You’ve probably heard it said—or even said it yourself: “When business goes back to normal, then…” Ahh, yes, normal. The days when you didn’t need a face mask to go grocery shopping. The days when you could have meetings in person. The days before COVID-19.
It’s easy to look back with a nostalgic longing for those days. We all wish we had a magic eraser wand and could set the clock back to February. But of course, we can’t.
In fact, we shouldn’t.
(Quick caveat: of course longing for the economy or unemployment numbers to recover is a good and reasonable desire. As a fellow business owner, I wish for this too. But, there are some dangers to this "rear-view" perspective.)
There are two problems with wishing everything could “go back to normal”.
The first is this: As much as we may wish, we're just not out of the woods yet. Even as states begin to lift stay at home orders, public health officials are debating if and when there will be "a second wave". Just this week, Beijing went into a second round of lockdown measures after reporting a new Coronavirus outbreak.
What that means is we have to keep focused. As small business owners, we can't get caught up wishing for the days pre-COVID-19 when we aren't even post-COVID-19.
The second problem is this: a longing for what was just creates a sense of perpetual dissatisfaction with what is. Getting caught in nostalgia is like walking backward. You miss all the opportunities ahead of you, but you never get closer to your vision.
And that’s why we must come to terms with the "new normal.”
It’s been hard to know what exactly the "new normal” would look like. But now, almost four months in, there are some realities that have settled in. And while the pandemic has affected businesses differently, these realities are pretty true across the board.
Zoom's first-quarter profit jump from $198,000 in 2019 to $27m in 2020 is enough to prove that. Even as things open up, it will be a long time before people don’t think twice about meeting in person and shaking hands.
The Opportunity: Improved sales productivity and speed of closing. In our B2B world where so many deals are closed through traveling sales reps and back-and-forth meetings, virtual communication saves everyone time. There is a new possibility of covering more ground than ever before because you're not expected to conduct business face-to-face.

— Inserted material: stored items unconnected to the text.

[src/rtl/bst_pkg.sv]
package bst_pkg;

    typedef enum logic [1:0] {
        DS_VIRGIN = 2'd0,
        DS_VALID  = 2'd1,
        DS_DIRTY  = 2'd2,
        DS_RSVD   = 2'd3
    } ds_state_e;

    typedef enum logic [2:0] {
        EV_ERASE_GO  = 3'd0,
        EV_ERASE_END = 3'd1,
        EV_PROG_GO   = 3'd2,
        EV_PROG_END  = 3'd3,
        EV_SWAP      = 3'd4
    } ev_kind_e;

    // Thermometer step k of a w-bit status byte: top k+1 bits cleared.
    function automatic logic [31:0] step_value(int w, int k);
        return (32'd1 << (w - 1 - k)) - 32'd1;
    endfunction

endpackage

[src/rtl/bst_seq.sv]
module bst_seq
    import bst_pkg::*;
#(
    parameter int W     = 8,
    parameter int STEPS = 6
) (
    input  logic                     clk,
    input  logic                     rst_n,
    input  logic                     ev_valid,
    input  logic [$clog2(STEPS)-1:0] ev_kind,
    input  logic                     prog_done,
    output logic                     prog_req,
    output logic [W-1:0]             prog_data,
    output logic                     busy,
    output logic                     illegal_event
);
    localparam int KW = $clog2(STEPS);

    typedef struct packed {
        logic [W-1:0] code;
        logic         req;
        logic         busy;
        logic         illegal;
    } seq_t;

    logic [W-1:0] step_tab [STEPS];

    for (genvar k = 0; k < STEPS; k++) begin : g_tab
        assign step_tab[k] = W'(step_value(W, k));
    end

    seq_t s_d, s_q;
    logic         hit;
    logic [W-1:0] nxt;

    always_comb begin
        hit = 1'b0;
        nxt = s_q.code;
        for (int k = 0; k < STEPS - 1; k++) begin
            if (ev_kind == KW'(k) && s_q.code == step_tab[k]) begin
                hit = 1'b1;
                nxt = step_tab[k+1];
            end
        end

        s_d         = s_q;
        s_d.req     = 1'b0;
        s_d.illegal = 1'b0;
        if (s_q.busy && prog_done) begin
            s_d.busy = 1'b0;
        end
        if (ev_valid) begin
            if (!s_q.busy && hit) begin
                s_d.code = nxt;
                s_d.req  = 1'b1;
                s_d.busy = 1'b1;
            end else begin
                s_d.illegal = 1'b1;
            end
        end
    end

    always_ff @(posedge clk or negedge rst_n) begin
        if (!rst_n) begin
            s_q.code    <= W'(step_value(W, 0));
            s_q.req     <= 1'b0;
            s_q.busy    <= 1'b0;
            s_q.illegal <= 1'b0;
        end else begin
            s_q <= s_d;
        end
    end

    assign prog_req      = s_q.req;
    assign prog_data     = s_q.code;
    assign busy          = s_q.busy;
    assign illegal_event = s_q.illegal;

endmodule

[src/rtl/bst_boot.sv]
module bst_boot
    import bst_pkg::*;
#(
    parameter int W     = 8,
    parameter int STEPS = 6
) (
    input  logic         clk,
    input  logic         rst_n,
    input  logic         dec_req,
    input  logic [W-1:0] code_a,
    input  logic [W-1:0] code_b,
    output logic         dec_done,
    output logic         dec_bank,
    output logic         dec_none,
    output logic [1:0]   dec_bad
);
    typedef struct packed {
        logic       done;
        logic       bank;
        logic       none;
        logic [1:0] bad;
    } boot_t;

    logic [W-1:0] step_tab [STEPS];

    for (genvar k = 0; k < STEPS; k++) begin : g_tab
        assign step_tab[k] = W'(step_value(W, k));
    end

    // Per-bank classification: owner codes, handover code, legality.
    logic [1:0] own, hand, legal;
    logic [W-1:0] pick [2];
    assign pick[0] = code_a;
    assign pick[1] = code_b;

    for (genvar b = 0; b < 2; b++) begin : g_bank
        always_comb begin
            own[b] = 1'b0;
            for (int k = 0; k < STEPS - 1; k++) begin
                if (pick[b] == step_tab[k]) own[b] = 1'b1;
            end
            hand[b]  = (pick[b] == step_tab[STEPS-1]);
            legal[b] = own[b] || hand[b] || (pick[b] == {W{1'b1}});
        end
    end

    boot_t b_d, b_q;

    always_comb begin
        b_d      = b_q;
        b_d.done = 1'b0;
        if (dec_req) begin
            b_d.done = 1'b1;
            b_d.bad  = ~legal;
            b_d.bank = 1'b0;
            b_d.none = 1'b0;
            if (hand[0] && !hand[1]) begin
                b_d.bank = 1'b1;
            end else if (hand[1] && !hand[0]) begin
                b_d.bank = 1'b0;
            end else if (!hand[0] && !hand[1] && own[0] && !own[1]) begin
                b_d.bank = 1'b0;
            end else if (!hand[0] && !hand[1] && own[1] && !own[0]) begin
                b_d.bank = 1'b1;
            end else begin
                b_d.none = 1'b1;
            end
        end
    end

    always_ff @(posedge clk or negedge rst_n) begin
        if (!rst_n) begin
            b_q <= '0;
        end else begin
            b_q <= b_d;
        end
    end

    assign dec_done = b_q.done;
    assign dec_bank = b_q.bank;
    assign dec_none = b_q.none;
    assign dec_bad  = b_q.bad;

endmodule

[src/rtl/bst_ds.sv]
module bst_ds
    import bst_pkg::*;
(
    input  logic [1:0] ds_code,
    output logic [1:0] ds_state,
    output logic [1:0] ds_next
);
    ds_state_e st;

    always_comb begin
        unique case (ds_code)
            2'b11:   begin st = DS_VIRGIN; ds_next = 2'b01; end
            2'b01:   begin st = DS_VALID;  ds_next = 2'b00; end
            2'b00:   begin st = DS_DIRTY;  ds_next = 2'b00; end
            default: begin st = DS_RSVD;   ds_next = 2'b10; end
        endcase
    end

    assign ds_state = st;

endmodule

[src/rtl/bank_status_tracker.sv]
module bank_status_tracker #(
    parameter int W     = 8,
    parameter int STEPS = 6
) (
    input  logic         clk,
    input  logic         rst_n,
    input  logic         ev_valid,
    input  logic [2:0]   ev_kind,
    input  logic         prog_done,
    output logic         prog_req,
    output logic [7:0]   prog_data,
    output logic         busy,
    output logic         illegal_event,
    input  logic         dec_req,
    input  logic [7:0]   code_a,
    input  logic [7:0]   code_b,
    output logic         dec_done,
    output logic         dec_bank,
    output logic         dec_none,
    output logic [1:0]   dec_bad,
    input  logic [1:0]   ds_code,
    output logic [1:0]   ds_state,
    output logic [1:0]   ds_next
);
    localparam int KW = $clog2(STEPS);

    logic [W-1:0] pd_w;

    bst_seq #(.W(W), .STEPS(STEPS)) i_seq (
        .clk           (clk),
        .rst_n         (rst_n),
        .ev_valid      (ev_valid),
        .ev_kind       (KW'(ev_kind)),
        .prog_done     (prog_done),
        .prog_req      (prog_req),
        .prog_data     (pd_w),
        .busy          (busy),
        .illegal_event (illegal_event)
    );

    assign prog_data = 8'(pd_w);

    bst_boot #(.W(W), .STEPS(STEPS)) i_boot (
        .clk      (clk),
        .rst_n    (rst_n),
        .dec_req  (dec_req),
        .code_a   (W'(code_a)),
        .code_b   (W'(code_b)),
        .dec_done (dec_done),
        .dec_bank (dec_bank),
        .dec_none (dec_none),
        .dec_bad  (dec_bad)
    );

    bst_ds i_ds (
        .ds_code  (ds_code),
        .ds_state (ds_state),
        .ds_next  (ds_next)
    );

endmodule

[config.mk]
export PLATFORM = sky130hd
export DESIGN_NAME = bank_status_tracker
export DESIGN_NICKNAME = d
export VERILOG_FILES = /design/src/rtl/bst_pkg.sv /design/src/rtl/bst_seq.sv /design/src/rtl/bst_boot.sv /design/src/rtl/bst_ds.sv /design/src/rtl/bank_status_tracker.sv
export SDC_FILE = /design/constraint.sdc
export NUM_CORES = 1
export LEC_CHECK = 0
export BUFFER_PORTS_ARGS = -buffer_cell sky130_fd_sc_hd__clkbuf_2
export CORE_ASPECT_RATIO = 0.9
export CORE_UTILIZATION = 43
export CTS_CLUSTER_SIZE = 20
export DETAILED_ROUTE_END_ITERATION = 6
export HOLD_SLACK_MARGIN = 0.15
export PLACE_DENSITY = 0.79
export SYNTH_ARGS = -nofsm -noshare
export SYNTH_HDL_FRONTEND = slang
export SYNTH_SLANG_ARGS = --single-unit
[constraint.sdc]
create_clock -name clk -period 1.55 [get_ports clk]
set_input_delay 0.0775 -clock clk [delete_from_list [all_inputs] [get_ports clk]]
set_output_delay 0.0775 -clock clk [all_outputs]
set_load 0.005 [all_outputs]
After elaboration in Yosys (flattened, before gate mapping)
Cells that the tools add are included.

Bitwise logic cells: 1. Eq/ne operators: 25. Muxes and demuxes: 35. Reduce and logical (&&, ||, !) cells: 28.

Operators with widths (number): two-way mux 8 bit (5); two-way mux 1 bit (25); equality test 8 x 3 -> 1 bit (second input constant) (3); equality test 8 x 4 -> 1 bit (second input constant) (3); equality test 8 x 5 -> 1 bit (second input constant) (3); equality test 8 x 6 -> 1 bit (second input constant) (3); equality test 8 x 7 -> 1 bit (second input constant) (3); equality test 8 x 2 -> 1 bit (second input constant) (2); equality test 8 bit (second input constant) (2); logical AND 1 bit (14); equality test 3 x 2 -> 1 bit (second input constant) (2); one-hot mux 2 bit (3 select lines) (1); logical NOT 1 bit (5); two-way mux 5 bit (1); nonzero test 5 bit (1); logical OR 1 bit (4); one-hot mux 2 bit (2 select lines) (1); equality test 3 x 1 -> 1 bit (second input constant) (1); equality test 3 bit (second input constant) (1); logical NOT 3 bit (1); two-way mux 3 bit (1); AND reduction 3 bit (1); equality test 2 x 1 -> 1 bit (second input constant) (1); equality test 2 bit (second input constant) (1); 4 further kinds (4).

Output and inout port bits: 20. Bits in registers: 16. Word-level logic and storage cells: 97.

Depth between registers and ports, before layout
Gate-level depths: netlist of the first run.

Depth after elaboration: 13. Mapped depth: 5. Depth with buffers taken out: 5.

Modules after synthesis
Synthesis of the first run repeated with hierarchy kept, for this count alone.

Cells, all modules: 89. Area, all modules: 852.1 sq um.

By module, submodules not included: bst_seq (times used 1, cells an instance 37, sequential area each 206.4 sq um, area an instance 415.4 sq um); bst_boot (times used 1, cells an instance 46, sequential area each 125.1 sq um, area an instance 385.4 sq um); bst_ds (times used 1, cells an instance 6, sequential area each 0.0 sq um, area an instance 51.3 sq um).

Worst setup path before layout of the first run
Ideal clock, no wire load.

Path kind: flip-flop to flip-flop. Start point: register i_seq.s_q (netlist bit i_seq.prog_data[3]). End point: register i_seq.s_q (netlist bit i_seq.illegal_event). Cell stages (with the launch flop): 5. Data required time: 1431 ps. Library setup time: 119 ps. Setup slack: 125 ps. Arrival: 1306 ps. Period minus slack after synthesis: 1425 ps. Cells stage by stage: dfstp_2 or4b_4 o22ai_2 a22oi_2 o21a_1.

RTL lines: start, declared (RTL line bst_seq.sv:32) `seq_t s_d, s_q;`.

==> metrics.cfg, run 1 <==
[clocking]
ctsLongestPathBuffers = 2
path_clk_slew_ps = 70
cts_tree = built
cts_buffers = 3
clkSinkCount = 13
htreeDepth = 1
cts_root_buf = clkbuf_4
clock_latency_ps = 270

[cells_and_area]
fin_util = 0.663
layout_common_cells = clkbuf_2, inv_1, nand2_1, dfrtp_1
stdcell_area_um2 = 1160
layout.area.seq_um2 = 332
layout_commonest_cell = clkbuf_2
nFillCells = 157
layout.cells.non_filler = 162
drive_above_1_share = 0.442
diodes = 0
area_delta_synth_final_pct = 37.7
multiInputGateArea_um2 = 472
nets = 168

[routing]
routed_wl_mm = 1.85
drtIter0Drc = 0
firstDrtPassIters = 1
avgViaCountPerCell = 5.06
avgRoutedWirePerCell_um = 11.4
dr_total_vias = 820
drc = 0
antenna_left = 0

[die]
dieArea_um2 = 2140
initial_core_util = 0.481
coreArea_um2 = 1750
chipHeight_um = 44.0
num_io_pins = 46
rows = 14
die_x_um = 48.7

[worst_hold_path]
hp-class = input pin to flip-flop
whs_endpoint = i_boot.dec_bad[0]
hold_depth = 4
min_from = code_a[7]

[global_route]
antenna_found_initial = 0
grt_pass1_wl_mm = 3.11
grt_overflow = 0
grtUsageTotal = 0.187
grt_pass1_vias = 783
grt_max_degree = 14

[worst_setup_path]
criticalPathCategory = input pin to flip-flop
worstPathMaxFanout = 4
cp.required_ps = 1710
r2r-start = i_seq.prog_data[3]
ff2ff_setup_slack_ps = 110
cp-start-kind = input pin
rr_worst_depth = 4
cp.arrival_ps = 1650
end_kind = flip-flop
r2r-end = i_seq.illegal_event

[placed_design]
hpwl_mm = 1.45
port_buffers = 42
dp.cells = 152
place.gp.congestion = 0.826
place_area_um2 = 1060
dpl_worst_slack_ps = 65.1

[synth]
synth_top_flop_cell = dfrtp_1
ys_seq_area_frac = 0.393
syn_inst = 88
synth_edf_count = 0
synth-async-reset-ratio = 1.00
syn-cell-area_um2 = 843
yosysWarnings = 0
synth.distinct_cells = 44
synth.avg_cell_area_um2 = 9.58
ys_ff_latch = 13

[sta]
max_slew_margin = 0.548
fin_tns_setup_ps = 0
hold_ws_ps = 181
final.period_utilization = 0.958
rsz0062_at_grt = no
worstMarginPinSlew_ps = 672
period_minus_slack_ps = 1490
setup_viol = 0
fmax_mhz = 673
finalHoldViolCount = 0
drv_slew = 0
skew_ps = 1.38
fin_ws_ps = 64.5

[power_and_ir_drop]
p_sw_frac = 0.254
clkPwrFrac = 0.296
p_total_mw = 0.688
pwr_density_cell_nw_per_um2 = 592
leakagePower_nw = 0.554
internal_power_mw = 0.513
switchingPower_mw = 0.175
ir_worst_vdd_mv = 0.352
combPwrFrac = 0.193
p_seq_frac = 0.511

[run]
maxCapViolations = 0

[outcome]
outcome = completed

final cells by class:
type,count,area share
inverters,9,0.0291
well taps,24,0.0259
clock buffers,4,0.0226
flip-flops and latches,13,0.286
multi-input cells,64,0.406
repair buffers,48,0.231
repair_timing:
| item | 4_1_cts | 5_1_grt |
|---|---|---|
| hold buffers | 5 | 0 |
| setup buffers | 0 | 1 |
| endpoints found under the hold margin | 20 | 0 |
| gates resized for setup | 0 | 3 |
| setup endpoints to repair | 0 | 4 |
worst max path at each step:
stage | start | end | depth (start not counted)
6_report | ev_kind[2] | i_seq.illegal_event | 6
3_5_place_dp | i_seq.prog_data[4] | i_seq.illegal_event | 4
4_1_cts | ev_kind[2] | i_seq.illegal_event | 6
2_1_floorplan | i_seq.prog_data[3] | i_seq.illegal_event | 4
3_3_place_gp | i_seq.prog_data[3] | i_seq.illegal_event | 4
5_1_grt | ev_kind[2] | i_seq.illegal_event | 6
synth_stat cells (2+ instances only):
cell,instances,share of area
dfrtp_1,8,0.24
conb_1,2,0.0089
nor3_1,2,0.012
ha_1,3,0.045
nand3b_1,3,0.027
mux2i_1,2,0.024
buf_4,3,0.027
nor2_1,3,0.013
nand2_1,8,0.036
dfstp_2,5,0.16
a21oi_1,2,0.012
o21a_1,2,0.018
o22ai_1,3,0.022
nand4_1,2,0.015
nor2b_1,2,0.015
nor4_1,2,0.015
inv_1,9,0.040
cells by family (layout without fill, tap and decap cells):
logic type | count (synthesis) | in the layout | share of synthesized area
XOR/XNOR | 2 | 2 | 0.0208
adder cells (fa/ha/maj) | 3 | 3 | 0.0445
AO/OA/AOI/OAI | 19 | 19 | 0.177
buffers and inverters | 12 | 61 | 0.0668
other | 2 | 3 | 0.00891
AND/OR/NAND/NOR | 35 | 35 | 0.266
flip-flops | 13 | 13 | 0.393
multiplexers | 2 | 2 | 0.0237
power by group through the flow:
stage | clock, mW | sequential, mW | combinational [mW]
floorplan | 0 | 0.359 | 0.0519
global placement | 0 | 0.358 | 0.118
detailed placement | 0 | 0.358 | 0.122
CTS | 0.210 | 0.351 | 0.132
global route | 0.221 | 0.353 | 0.151
finish | 0.204 | 0.351 | 0.133
registers in the layout (all words and copies together), names as in the netlist:
name	cells
i_boot.dec_done	1
i_seq.busy	1
i_boot.dec_bank	1
i_seq.illegal_event	1
i_boot.dec_bad	2
i_seq.prog_req	1
i_seq.prog_data	5
i_boot.dec_none	1
worst max-delay path, cell delays in order:
cell and delay, ps:
dlygate4sd3_1 520, buf_2 130, or4b_4 480, o22ai_4 120, a22oi_2 130, o21a_1 180
per-layer routing:
metal	wire, µm	GRT usage	vias to the layer above
met4	0	0.0765	0
li1	-	-	413
met1	816	0.241	376
met2	940	0.317	31
met5	0	0	-
met3	96	0.0344	0
Note: power is estimated with default switching activity, not from simulation.
==> run 2: changes to the inputs <==
==> constraint.sdc (replaced) <==
create_clock -name clk -period 1.55 [get_ports clk]
set_input_delay 0.155 -clock clk [delete_from_list [all_inputs] [get_ports clk]]
set_output_delay 0.155 -clock clk [all_outputs]
set_load 0.005 [all_outputs]
==> run 2 against run 1 <==
Compared with the run above: clock skew grew 2.1 ps; worst setup slack gained 22 ps; combinational power is essentially flat; first-iteration DRC count grew 11; critical endpoint unchanged; highest routed layer unchanged; hold slack gained 53 ps; sequential cell count is the same; fmax grew 1.5%; critical path type is now flip-flop to flip-flop; global-route usage grew 0.43 points; sequential share of layout area grew 0.44 points; die area is the same.
==> metrics.cfg, run 2 (synthesis results as in run 1) <==
[global_route]
grt_use_met2 = 0.400  ; +0.0833
grtUsageTotal = 0.191  ; +0.00426
grt_util_met1 = 0.192  ; -0.0490
grt_overflow = 0  ; unchanged
grt_pass1_wl_mm = 3.13  ; +0.68%
grt-busiest-layer = met2
grt_pass1_vias = 801  ; +2.3%
grt_max_degree = 14  ; unchanged
grtUsageMet3 = 0.0344  ; unchanged
antenna_found_initial = 0  ; unchanged

[clocking]
clkSinkCount = 13  ; unchanged
cts_root_buf = clkbuf_4
htreeDepth = 1  ; unchanged
cts_setup_buffers = 0  ; unchanged
ctsLongestPathBuffers = 2  ; unchanged
cts_buffers = 3  ; unchanged
path_clk_slew_ps = 80  ; about the same
cts_tree = built
clock_latency_ps = 270  ; about the same

[routing]
drc = 0  ; unchanged
antenna_left = 0  ; unchanged
routed_wl_mm = 1.95  ; +5.2%
drtIter0Drc = 11  ; +11
dr_total_vias = 830  ; +1.2%
avgRoutedWirePerCell_um = 12.1  ; +5.8%
avgViaCountPerCell = 5.16  ; +1.8%
firstDrtPassIters = 4  ; +3

[worst_hold_path]
hold_depth = 3  ; -1
whs_endpoint = i_seq.prog_data[3]
min_from = ev_kind[2]
hp-class = input pin to flip-flop

[die]
die_x_um = 48.7  ; unchanged
rows = 14  ; unchanged
dieArea_um2 = 2140  ; unchanged
chipHeight_um = 44.0  ; unchanged
num_io_pins = 46  ; unchanged
initial_core_util = 0.481  ; unchanged
coreArea_um2 = 1750  ; unchanged

[worst_setup_path]
cp.required_ps = 1710  ; about the same
cp-start-kind = flip-flop
worstPathMaxFanout = 5  ; +1
criticalPathCategory = flip-flop to flip-flop
cp.arrival_ps = 1630  ; -20 ps
r2r-end = i_seq.illegal_event
r2r-start = i_seq.prog_data[3]
ff2ff_setup_slack_ps = 90  ; -20 ps
rr_worst_depth = 4  ; unchanged
end_kind = flip-flop

[cells_and_area]
nets = 167  ; -0.60%
layout.cells.non_filler = 161  ; -0.62%
layout_commonest_cell = clkbuf_2
layout_common_cells = clkbuf_2, inv_1, nand2_1, dfrtp_1, dfstp_2
largest_reg_flops = 5  ; unchanged
fin_util = 0.653  ; -0.0100
drive_above_1_share = 0.445  ; +0.00323
area_delta_synth_final_pct = 35.6
diodes = 0  ; unchanged

[placed_design]
place.gp.congestion = 0.849  ; +2.7%
dpl_worst_slack_ps = 94.0  ; +28.9 ps
hpwl_mm = 1.50  ; +3.2%
port_buffers = 42  ; unchanged
dp.cells = 153  ; +0.66%

[sta]
period_minus_slack_ps = 1460  ; -21.7 ps
fin_tns_setup_ps = 0  ; unchanged
rsz0062_at_grt = no
setup_viol = 0  ; unchanged
finalHoldViolCount = 0  ; unchanged
fin_ws_ps = 86.2  ; +21.7 ps
final.period_utilization = 0.944  ; -0.0140
drv_slew = 0  ; unchanged
fmax_mhz = 683  ; +1.5%
skew_ps = 3.49  ; +2.10 ps
hold_ws_ps = 234  ; +52.9 ps

[run]
maxCapViolations = 0  ; unchanged

[power_and_ir_drop]
pwr_density_cell_nw_per_um2 = 605  ; +2.1%
ir_worst_vdd_mv = 0.379  ; +7.6%
leakagePower_nw = 0.551  ; -0.63%

[outcome]
outcome = completed

==> run 2: cell types whose count changed in the layout (fill, tap and decap cells not counted), sizes merged <==
cell,change
clkbuf,+1
buf,-1
dlygate4sd3,-1
==> run 2: how the worst max path moves through the flow <==
stage                                  start             endpoint  slack (ps)  depth (start not counted)
after floorplan           i_seq.prog_data[3]  i_seq.illegal_event         130                          4
after global placement    i_seq.prog_data[3]  i_seq.illegal_event         110                          4
after detailed placement  i_seq.prog_data[3]  i_seq.illegal_event          90                          4
after CTS                 i_seq.prog_data[3]  i_seq.illegal_event          80                          4
after global routing      i_seq.prog_data[4]   i_seq.prog_data[3]          50                          5
final                     i_seq.prog_data[3]  i_seq.illegal_event          90                          4
==> run 2: final cells by class <==
type                    count  area (µm²)
fillers                   159         608
repair buffers             47         258
flip-flops and latches     13         332
well taps                  24        30.0
clock buffers               4        26.3
inverters                   9        33.8
multi-input cells          64         464
==> run 2: power by group <==
group / internal, mW / total (mW) / switching [mW]
clock: 0.0996 / 0.206 / 0.106
combinational: 0.0650 / 0.134 / 0.0694
sequential: 0.348 / 0.351 / 0.00360
==> run 2: layer usage <==
layer / vias up / part of all wire
met2: 33 / 0.54
li1: 415 / -
met5: - / 0
met1: 382 / 0.40
met3: 0 / 0.057
met4: 0 / 0
==> run 2: worst max-delay path, cell delays in order (launching register included) <==
cell     delay (ps)
dfstp_2         390
or4b_4          490
o22ai_2         160
a22oi_2         130
o21a_1          180
==> run 2: timing repair <==
item / in CTS / in global routing
hold buffers: 4 / 0
setup endpoints to repair: 0 / 4
hold endpoints to repair: 16 / 0
resized for setup: 0 / 1
==> run 2: stage by stage <==
stage / cell area (µm²) / power, mW
after global placement: 1070 / 0.476
after detailed placement: 1070 / 0.482
after floorplan: 847 / 0.411
final: 1140 / 0.692
after global routing: 1140 / 0.728
after CTS: 1140 / 0.699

Because of the nature of our “domino-effect” global economy, supply chain disruptions affect everyone. And with the global economy projected to shrink by 5.2% in 2020, your buyers are going to be more hesitant and more tightfisted on budget.
The Opportunity: Buyers will race to spend on things that up their survivability, margins, and productivity. This means that you have to get smarter in how you pivot and present your offering. If you sell something that can be shown to have a financial ROI, you are in the game.
As small business owners, we know that business is personal. Your business is more than just your livelihood, it can be your identity too. If you're in the B2B world, this applies to your customers too. It's hard to think straight when you're in crisis.
The Opportunity: You can connect to your buyers on a new level. Ask how they’re doing and look for opportunities to relieve stress. Instead of a four-point agenda, think about one key point you want to talk about to move the ball forward—and stick to that. Being a source of calm will build up your relational capital and increase customer loyalty.
“Seeing the opportunity in the chaos,” as Lancaster Products’ CEO, Curt Snyder put it, “is the mark of a leader whose head is in the game.” For many businesses, short-term pivots could mean long-term survival.
Restaurants have converted outdoor dining spaces into pop-up grocery stores, added a side of toilet paper to your delivery, created innovative drive-thrus, and offered meal kits instead of finished meals. Canlis, a fine dining restaurant in Seattle, began a breakfast menu via drive-thru and sold 500 bagels in 90 minutes.
Some B2B businesses have innovated their business model by partially converting to a D2C or B2C model or ramping up their e-commerce channels. Sinead Scrivener, Operations Director at Fastparts, an agricultural machinery parts distributor, says "our web store has been a big help already in [keeping business operating as normal], and I’m sure it will continue to be."
When we look back at these times 5 years from now, the companies that will still be standing and thriving will be those that embraced the moment—instead of waiting for business to go back to normal.
Your job as a business owner and leader is to model the mindset of possibilities. If you can't open yourself to the new realities facing you, your team won't either. So, I want to challenge you to write down five “new realities” that actually present you with new opportunities.
And then ask yourself these questions:
Instead of looking in your rear-view mirror, look forward, and see the net positive possibilities in front of you. I don't want to be Pollyanna about this. These changes that we are all experiencing are severe, painful, and unsettling.
Nonetheless, don't live in the past. Build on your past.